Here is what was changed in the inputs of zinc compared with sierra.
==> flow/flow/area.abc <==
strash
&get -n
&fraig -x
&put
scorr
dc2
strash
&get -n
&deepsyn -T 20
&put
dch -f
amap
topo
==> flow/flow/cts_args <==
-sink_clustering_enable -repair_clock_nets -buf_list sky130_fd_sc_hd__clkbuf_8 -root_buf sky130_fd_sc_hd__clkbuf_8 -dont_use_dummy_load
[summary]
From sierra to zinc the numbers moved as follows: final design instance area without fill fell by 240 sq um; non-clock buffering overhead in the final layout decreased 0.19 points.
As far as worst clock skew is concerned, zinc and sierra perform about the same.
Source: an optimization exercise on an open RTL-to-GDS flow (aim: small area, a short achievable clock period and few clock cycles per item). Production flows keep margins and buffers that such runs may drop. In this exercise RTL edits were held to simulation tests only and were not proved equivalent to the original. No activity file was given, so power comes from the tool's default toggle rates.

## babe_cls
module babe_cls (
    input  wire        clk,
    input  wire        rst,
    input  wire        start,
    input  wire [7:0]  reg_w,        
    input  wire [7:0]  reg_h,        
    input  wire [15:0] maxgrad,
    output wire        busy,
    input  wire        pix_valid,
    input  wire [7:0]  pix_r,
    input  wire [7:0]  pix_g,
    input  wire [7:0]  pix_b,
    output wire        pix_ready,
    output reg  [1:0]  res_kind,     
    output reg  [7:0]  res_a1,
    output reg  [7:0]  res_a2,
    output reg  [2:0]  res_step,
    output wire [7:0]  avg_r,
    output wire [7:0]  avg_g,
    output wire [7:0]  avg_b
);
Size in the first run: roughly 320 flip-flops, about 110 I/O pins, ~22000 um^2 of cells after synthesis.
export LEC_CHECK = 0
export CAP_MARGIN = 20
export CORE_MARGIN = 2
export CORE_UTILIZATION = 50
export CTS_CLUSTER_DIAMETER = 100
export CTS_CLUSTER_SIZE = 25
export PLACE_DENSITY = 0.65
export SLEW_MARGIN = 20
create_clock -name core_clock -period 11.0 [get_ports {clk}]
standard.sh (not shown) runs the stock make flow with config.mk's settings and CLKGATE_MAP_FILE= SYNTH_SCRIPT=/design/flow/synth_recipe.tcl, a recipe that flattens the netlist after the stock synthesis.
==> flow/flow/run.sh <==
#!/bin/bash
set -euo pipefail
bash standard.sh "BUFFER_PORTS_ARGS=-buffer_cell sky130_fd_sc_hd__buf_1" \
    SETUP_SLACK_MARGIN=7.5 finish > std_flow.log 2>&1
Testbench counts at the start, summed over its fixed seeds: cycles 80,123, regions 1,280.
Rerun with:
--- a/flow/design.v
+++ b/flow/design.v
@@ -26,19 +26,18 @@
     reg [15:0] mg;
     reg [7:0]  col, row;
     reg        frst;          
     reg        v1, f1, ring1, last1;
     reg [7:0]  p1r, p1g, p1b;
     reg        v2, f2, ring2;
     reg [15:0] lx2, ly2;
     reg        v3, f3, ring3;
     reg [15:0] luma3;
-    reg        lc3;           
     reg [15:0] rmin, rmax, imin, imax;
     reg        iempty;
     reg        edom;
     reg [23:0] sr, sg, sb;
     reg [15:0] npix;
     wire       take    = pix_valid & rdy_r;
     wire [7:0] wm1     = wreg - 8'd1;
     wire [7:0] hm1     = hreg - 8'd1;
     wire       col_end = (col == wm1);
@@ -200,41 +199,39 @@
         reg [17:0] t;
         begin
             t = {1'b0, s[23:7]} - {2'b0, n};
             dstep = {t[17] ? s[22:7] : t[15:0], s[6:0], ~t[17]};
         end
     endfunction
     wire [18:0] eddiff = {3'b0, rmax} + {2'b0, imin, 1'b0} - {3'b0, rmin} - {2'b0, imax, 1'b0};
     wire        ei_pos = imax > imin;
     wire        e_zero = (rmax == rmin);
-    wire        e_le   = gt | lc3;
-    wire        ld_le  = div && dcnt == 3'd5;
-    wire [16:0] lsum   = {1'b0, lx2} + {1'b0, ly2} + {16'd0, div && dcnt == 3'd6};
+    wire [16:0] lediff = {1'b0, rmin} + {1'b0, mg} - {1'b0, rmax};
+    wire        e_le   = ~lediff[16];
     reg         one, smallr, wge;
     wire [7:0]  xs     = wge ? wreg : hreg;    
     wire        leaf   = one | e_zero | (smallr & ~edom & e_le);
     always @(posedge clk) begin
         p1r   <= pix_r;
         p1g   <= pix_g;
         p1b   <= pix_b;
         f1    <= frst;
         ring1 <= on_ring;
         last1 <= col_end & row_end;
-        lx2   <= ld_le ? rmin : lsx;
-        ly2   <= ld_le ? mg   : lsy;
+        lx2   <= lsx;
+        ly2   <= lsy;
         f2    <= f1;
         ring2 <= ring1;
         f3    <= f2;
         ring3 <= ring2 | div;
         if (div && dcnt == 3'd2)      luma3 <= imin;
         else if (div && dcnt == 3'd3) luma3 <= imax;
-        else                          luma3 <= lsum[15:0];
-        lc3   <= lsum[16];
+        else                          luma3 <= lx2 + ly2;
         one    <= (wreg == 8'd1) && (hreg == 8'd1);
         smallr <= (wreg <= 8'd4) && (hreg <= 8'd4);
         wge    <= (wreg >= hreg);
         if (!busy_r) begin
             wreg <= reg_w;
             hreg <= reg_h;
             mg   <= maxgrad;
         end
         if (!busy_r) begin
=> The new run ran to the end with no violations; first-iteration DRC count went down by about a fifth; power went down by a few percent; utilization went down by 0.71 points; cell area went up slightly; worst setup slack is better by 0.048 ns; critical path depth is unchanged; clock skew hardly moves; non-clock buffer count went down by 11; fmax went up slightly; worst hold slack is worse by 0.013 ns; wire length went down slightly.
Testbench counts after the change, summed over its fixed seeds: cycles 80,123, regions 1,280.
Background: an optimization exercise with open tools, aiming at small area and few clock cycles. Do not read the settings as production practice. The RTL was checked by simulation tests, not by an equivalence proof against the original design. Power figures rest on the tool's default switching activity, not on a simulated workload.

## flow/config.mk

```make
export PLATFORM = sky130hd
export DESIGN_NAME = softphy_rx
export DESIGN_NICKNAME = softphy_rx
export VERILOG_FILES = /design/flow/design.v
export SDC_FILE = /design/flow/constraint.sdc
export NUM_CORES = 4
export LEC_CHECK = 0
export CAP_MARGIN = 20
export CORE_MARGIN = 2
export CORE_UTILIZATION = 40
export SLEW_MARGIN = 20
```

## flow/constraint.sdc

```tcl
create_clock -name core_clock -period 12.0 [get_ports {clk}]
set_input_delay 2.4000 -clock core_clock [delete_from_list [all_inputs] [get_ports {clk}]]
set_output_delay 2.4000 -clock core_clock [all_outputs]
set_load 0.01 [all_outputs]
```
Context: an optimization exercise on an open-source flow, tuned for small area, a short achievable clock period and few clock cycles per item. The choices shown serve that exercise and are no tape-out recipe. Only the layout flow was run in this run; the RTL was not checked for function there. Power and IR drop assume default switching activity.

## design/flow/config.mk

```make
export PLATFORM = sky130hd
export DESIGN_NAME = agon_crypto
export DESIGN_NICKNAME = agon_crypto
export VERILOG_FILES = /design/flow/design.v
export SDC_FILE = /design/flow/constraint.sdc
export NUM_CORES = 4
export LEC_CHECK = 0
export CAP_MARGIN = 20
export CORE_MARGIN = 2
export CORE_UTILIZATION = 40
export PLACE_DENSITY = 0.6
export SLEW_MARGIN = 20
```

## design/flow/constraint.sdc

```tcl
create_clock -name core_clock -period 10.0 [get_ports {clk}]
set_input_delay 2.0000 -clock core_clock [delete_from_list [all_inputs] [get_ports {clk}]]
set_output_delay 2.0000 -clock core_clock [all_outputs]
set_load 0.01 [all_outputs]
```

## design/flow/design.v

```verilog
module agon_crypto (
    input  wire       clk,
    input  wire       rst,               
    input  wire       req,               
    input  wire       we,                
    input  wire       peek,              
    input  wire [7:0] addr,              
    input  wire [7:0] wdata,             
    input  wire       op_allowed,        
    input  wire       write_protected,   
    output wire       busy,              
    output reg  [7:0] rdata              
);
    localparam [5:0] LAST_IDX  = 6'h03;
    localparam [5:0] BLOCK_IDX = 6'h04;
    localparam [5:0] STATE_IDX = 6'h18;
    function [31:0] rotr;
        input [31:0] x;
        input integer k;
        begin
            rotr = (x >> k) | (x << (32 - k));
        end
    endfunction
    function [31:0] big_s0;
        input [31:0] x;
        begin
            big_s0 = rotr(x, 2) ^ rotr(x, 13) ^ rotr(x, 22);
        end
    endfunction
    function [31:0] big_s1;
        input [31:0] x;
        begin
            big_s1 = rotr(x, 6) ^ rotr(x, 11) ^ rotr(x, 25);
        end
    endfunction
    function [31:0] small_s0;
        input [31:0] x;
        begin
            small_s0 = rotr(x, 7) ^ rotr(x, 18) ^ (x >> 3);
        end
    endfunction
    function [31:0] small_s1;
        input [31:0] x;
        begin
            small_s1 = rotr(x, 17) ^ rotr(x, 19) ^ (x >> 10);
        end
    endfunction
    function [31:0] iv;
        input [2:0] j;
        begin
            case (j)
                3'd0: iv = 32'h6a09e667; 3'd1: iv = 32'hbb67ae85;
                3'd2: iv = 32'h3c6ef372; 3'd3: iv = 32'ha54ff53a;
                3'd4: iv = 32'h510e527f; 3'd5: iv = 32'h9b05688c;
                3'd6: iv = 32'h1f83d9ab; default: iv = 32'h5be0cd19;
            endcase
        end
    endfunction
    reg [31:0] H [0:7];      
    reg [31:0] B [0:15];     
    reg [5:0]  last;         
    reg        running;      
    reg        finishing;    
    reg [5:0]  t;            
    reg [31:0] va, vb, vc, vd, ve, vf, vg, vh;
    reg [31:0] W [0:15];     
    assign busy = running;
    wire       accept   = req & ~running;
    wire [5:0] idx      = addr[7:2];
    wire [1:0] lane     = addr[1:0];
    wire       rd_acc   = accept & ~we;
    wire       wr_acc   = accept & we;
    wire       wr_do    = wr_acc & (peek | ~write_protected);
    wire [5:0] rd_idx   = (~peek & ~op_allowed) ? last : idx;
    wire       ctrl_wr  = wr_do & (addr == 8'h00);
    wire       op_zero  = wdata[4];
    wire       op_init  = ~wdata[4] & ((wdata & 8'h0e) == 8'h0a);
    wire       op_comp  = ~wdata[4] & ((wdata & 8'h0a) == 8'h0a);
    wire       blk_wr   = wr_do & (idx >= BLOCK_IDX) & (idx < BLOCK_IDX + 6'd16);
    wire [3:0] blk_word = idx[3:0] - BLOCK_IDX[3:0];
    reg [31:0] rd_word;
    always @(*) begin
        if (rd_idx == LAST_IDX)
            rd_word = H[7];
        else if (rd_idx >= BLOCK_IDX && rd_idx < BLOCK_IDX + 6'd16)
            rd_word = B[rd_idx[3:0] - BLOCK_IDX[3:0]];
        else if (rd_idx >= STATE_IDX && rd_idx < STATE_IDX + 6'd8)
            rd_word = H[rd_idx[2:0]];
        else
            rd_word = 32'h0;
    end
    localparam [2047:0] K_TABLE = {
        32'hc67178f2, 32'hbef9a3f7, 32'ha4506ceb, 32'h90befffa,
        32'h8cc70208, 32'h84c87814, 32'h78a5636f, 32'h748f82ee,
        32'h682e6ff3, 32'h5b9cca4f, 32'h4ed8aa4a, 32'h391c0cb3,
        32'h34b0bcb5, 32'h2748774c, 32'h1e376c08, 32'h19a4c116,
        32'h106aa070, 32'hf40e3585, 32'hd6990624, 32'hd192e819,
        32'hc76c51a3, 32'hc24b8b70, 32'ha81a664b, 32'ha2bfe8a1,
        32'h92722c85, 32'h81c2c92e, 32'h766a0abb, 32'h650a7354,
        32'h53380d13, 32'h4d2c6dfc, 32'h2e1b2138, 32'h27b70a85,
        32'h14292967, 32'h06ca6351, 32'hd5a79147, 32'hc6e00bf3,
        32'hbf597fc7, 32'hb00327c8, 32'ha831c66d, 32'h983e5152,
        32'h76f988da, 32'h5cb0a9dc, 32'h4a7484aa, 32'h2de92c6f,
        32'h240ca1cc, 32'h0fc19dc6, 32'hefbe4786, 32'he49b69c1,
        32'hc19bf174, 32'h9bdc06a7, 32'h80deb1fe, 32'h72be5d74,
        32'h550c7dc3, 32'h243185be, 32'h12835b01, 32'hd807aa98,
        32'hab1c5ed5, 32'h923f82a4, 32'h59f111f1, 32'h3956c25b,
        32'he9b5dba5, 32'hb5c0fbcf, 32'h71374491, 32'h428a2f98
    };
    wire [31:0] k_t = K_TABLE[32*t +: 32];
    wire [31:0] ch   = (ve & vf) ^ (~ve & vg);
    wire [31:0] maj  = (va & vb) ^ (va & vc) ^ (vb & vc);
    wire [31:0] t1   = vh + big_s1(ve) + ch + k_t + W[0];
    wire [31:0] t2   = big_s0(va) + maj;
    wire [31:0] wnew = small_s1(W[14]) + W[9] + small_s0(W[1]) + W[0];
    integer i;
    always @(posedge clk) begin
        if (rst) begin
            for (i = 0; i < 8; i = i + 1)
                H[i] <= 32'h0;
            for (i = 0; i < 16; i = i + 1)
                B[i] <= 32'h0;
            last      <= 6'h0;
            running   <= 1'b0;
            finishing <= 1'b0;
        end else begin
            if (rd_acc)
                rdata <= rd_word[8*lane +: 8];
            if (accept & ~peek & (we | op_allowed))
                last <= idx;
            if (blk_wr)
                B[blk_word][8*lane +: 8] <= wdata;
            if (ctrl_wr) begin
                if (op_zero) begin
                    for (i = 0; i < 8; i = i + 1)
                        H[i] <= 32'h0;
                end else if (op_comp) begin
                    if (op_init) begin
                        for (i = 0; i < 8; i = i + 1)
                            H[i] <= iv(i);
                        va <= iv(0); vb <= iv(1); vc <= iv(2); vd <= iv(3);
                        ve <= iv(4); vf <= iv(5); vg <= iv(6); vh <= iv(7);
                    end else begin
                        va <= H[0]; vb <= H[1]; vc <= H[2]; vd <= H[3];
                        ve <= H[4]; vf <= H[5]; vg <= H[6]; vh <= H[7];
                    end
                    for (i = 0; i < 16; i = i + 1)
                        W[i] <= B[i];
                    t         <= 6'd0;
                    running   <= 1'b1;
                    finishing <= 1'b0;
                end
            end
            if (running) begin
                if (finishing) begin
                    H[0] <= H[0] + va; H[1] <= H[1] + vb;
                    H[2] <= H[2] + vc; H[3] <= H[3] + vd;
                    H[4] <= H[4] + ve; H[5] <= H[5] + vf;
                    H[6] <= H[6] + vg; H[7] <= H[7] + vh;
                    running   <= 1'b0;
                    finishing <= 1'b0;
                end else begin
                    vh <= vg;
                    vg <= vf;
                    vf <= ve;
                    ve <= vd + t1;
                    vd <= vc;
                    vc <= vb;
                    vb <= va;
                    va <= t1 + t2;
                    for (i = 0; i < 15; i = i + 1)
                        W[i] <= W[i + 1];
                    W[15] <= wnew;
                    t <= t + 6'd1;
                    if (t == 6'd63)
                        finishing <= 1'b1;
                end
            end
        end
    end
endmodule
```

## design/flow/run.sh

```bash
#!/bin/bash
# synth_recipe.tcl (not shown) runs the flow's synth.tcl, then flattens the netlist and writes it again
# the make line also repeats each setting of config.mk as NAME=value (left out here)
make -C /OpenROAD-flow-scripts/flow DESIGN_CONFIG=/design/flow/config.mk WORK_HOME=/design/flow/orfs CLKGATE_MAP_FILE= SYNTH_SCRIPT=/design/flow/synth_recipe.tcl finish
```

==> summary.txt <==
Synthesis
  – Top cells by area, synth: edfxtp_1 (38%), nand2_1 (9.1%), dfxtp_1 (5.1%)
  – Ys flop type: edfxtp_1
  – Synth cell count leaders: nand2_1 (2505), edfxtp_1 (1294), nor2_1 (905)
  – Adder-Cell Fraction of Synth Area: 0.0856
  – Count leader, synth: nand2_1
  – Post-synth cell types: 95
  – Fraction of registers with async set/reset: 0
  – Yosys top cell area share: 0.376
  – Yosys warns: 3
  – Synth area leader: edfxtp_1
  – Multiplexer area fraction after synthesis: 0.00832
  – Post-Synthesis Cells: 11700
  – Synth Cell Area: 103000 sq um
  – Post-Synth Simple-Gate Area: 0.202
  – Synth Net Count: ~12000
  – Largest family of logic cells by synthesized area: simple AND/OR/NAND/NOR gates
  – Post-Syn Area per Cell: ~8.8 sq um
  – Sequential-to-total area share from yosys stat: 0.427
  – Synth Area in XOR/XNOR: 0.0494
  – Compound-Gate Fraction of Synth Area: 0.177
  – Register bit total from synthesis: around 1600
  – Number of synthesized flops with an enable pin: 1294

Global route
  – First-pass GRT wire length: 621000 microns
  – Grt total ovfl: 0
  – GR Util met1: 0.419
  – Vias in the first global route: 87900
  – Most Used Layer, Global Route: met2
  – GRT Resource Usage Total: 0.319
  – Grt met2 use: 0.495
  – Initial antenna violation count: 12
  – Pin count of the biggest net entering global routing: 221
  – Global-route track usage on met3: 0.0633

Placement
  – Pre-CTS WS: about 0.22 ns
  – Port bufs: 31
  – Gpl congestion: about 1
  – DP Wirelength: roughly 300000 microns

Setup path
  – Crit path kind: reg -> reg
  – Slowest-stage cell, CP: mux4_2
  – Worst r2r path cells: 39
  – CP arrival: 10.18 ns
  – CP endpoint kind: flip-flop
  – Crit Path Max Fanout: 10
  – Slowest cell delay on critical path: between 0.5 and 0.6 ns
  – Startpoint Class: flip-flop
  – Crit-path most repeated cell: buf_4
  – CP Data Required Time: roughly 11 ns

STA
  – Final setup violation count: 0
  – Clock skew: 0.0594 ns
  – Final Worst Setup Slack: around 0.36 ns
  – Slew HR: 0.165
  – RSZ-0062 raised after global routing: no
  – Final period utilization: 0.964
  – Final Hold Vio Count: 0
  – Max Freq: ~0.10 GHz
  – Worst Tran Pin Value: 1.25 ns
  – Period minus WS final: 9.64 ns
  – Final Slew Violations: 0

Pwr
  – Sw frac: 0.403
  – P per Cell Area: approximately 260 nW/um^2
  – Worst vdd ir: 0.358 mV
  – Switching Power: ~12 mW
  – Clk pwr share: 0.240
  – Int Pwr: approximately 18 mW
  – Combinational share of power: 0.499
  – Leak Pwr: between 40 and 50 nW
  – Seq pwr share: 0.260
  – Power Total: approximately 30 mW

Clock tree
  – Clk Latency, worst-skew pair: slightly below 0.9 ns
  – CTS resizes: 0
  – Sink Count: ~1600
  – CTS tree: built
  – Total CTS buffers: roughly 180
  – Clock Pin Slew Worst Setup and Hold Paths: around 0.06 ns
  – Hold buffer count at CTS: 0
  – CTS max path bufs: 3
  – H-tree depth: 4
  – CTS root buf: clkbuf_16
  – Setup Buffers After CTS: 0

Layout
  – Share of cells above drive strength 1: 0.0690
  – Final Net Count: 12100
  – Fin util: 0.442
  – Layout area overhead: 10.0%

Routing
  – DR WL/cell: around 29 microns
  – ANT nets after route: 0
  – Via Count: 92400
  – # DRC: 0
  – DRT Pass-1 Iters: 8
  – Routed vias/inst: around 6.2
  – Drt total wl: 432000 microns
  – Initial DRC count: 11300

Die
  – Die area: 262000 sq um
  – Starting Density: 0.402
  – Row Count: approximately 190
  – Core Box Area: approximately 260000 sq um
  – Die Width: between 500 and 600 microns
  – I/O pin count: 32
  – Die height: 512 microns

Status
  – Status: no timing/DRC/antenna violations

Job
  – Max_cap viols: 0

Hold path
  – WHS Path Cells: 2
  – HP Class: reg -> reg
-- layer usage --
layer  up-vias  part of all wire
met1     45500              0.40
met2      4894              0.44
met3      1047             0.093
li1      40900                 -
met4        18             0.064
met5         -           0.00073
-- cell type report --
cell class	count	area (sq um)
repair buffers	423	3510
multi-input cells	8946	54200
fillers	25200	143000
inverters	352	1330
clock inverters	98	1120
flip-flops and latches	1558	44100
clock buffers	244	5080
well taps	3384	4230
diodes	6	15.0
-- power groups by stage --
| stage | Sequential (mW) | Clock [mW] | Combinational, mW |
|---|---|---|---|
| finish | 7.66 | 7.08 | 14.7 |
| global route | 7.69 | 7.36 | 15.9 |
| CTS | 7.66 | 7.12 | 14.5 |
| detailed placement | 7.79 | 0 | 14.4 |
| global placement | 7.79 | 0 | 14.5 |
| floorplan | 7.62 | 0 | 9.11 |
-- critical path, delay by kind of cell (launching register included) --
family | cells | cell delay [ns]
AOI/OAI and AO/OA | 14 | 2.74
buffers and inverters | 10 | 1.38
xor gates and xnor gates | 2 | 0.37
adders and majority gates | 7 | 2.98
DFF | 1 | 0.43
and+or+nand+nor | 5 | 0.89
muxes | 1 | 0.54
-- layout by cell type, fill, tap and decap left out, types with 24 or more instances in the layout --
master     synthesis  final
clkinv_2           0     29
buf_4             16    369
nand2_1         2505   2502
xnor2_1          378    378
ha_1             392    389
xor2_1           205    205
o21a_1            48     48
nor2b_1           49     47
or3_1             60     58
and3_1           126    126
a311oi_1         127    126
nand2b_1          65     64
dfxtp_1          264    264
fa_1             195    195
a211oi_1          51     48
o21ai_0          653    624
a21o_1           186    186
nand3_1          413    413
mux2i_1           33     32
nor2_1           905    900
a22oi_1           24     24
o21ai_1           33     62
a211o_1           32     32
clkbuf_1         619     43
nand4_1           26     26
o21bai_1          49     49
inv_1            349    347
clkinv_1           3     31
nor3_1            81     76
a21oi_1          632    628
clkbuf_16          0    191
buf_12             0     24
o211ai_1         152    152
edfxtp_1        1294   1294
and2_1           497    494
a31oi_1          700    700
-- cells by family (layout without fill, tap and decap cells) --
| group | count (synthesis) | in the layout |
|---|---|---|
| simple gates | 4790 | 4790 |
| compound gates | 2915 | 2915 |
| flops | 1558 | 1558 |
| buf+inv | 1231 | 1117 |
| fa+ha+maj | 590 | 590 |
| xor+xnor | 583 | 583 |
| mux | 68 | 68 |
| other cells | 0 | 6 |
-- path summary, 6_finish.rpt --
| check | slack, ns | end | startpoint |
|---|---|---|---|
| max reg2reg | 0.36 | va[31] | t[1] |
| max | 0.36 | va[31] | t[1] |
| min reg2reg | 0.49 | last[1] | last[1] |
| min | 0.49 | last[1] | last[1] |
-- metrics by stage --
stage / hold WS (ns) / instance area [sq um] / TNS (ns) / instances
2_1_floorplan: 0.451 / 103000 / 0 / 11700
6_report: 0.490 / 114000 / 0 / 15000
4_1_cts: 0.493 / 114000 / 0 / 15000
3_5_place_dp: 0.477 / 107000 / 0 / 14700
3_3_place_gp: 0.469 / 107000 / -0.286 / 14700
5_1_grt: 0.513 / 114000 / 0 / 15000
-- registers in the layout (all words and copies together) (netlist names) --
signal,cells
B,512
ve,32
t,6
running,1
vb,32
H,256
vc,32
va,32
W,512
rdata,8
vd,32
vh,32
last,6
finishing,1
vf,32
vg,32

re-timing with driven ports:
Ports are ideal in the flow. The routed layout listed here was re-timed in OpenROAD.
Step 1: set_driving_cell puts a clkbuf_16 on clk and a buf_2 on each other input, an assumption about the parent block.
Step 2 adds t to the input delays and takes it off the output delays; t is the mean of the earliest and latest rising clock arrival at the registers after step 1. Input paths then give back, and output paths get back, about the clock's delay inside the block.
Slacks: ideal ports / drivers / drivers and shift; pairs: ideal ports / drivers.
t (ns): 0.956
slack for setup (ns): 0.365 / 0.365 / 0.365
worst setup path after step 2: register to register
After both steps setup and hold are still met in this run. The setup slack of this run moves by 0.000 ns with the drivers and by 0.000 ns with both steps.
^^^^^^^^^^^^^^^^
To do => Within the listing above, extract exactly the lines from the line with "roughly 300000 microns" to the line with "0.5 and 0.6 ns", the two named lines included, and no others.

Problem solution =>
  – DP Wirelength: roughly 300000 microns

Setup path
  – Crit path kind: reg -> reg
  – Slowest-stage cell, CP: mux4_2
  – Worst r2r path cells: 39
  – CP arrival: 10.18 ns
  – CP endpoint kind: flip-flop
  – Crit Path Max Fanout: 10
  – Slowest cell delay on critical path: between 0.5 and 0.6 ns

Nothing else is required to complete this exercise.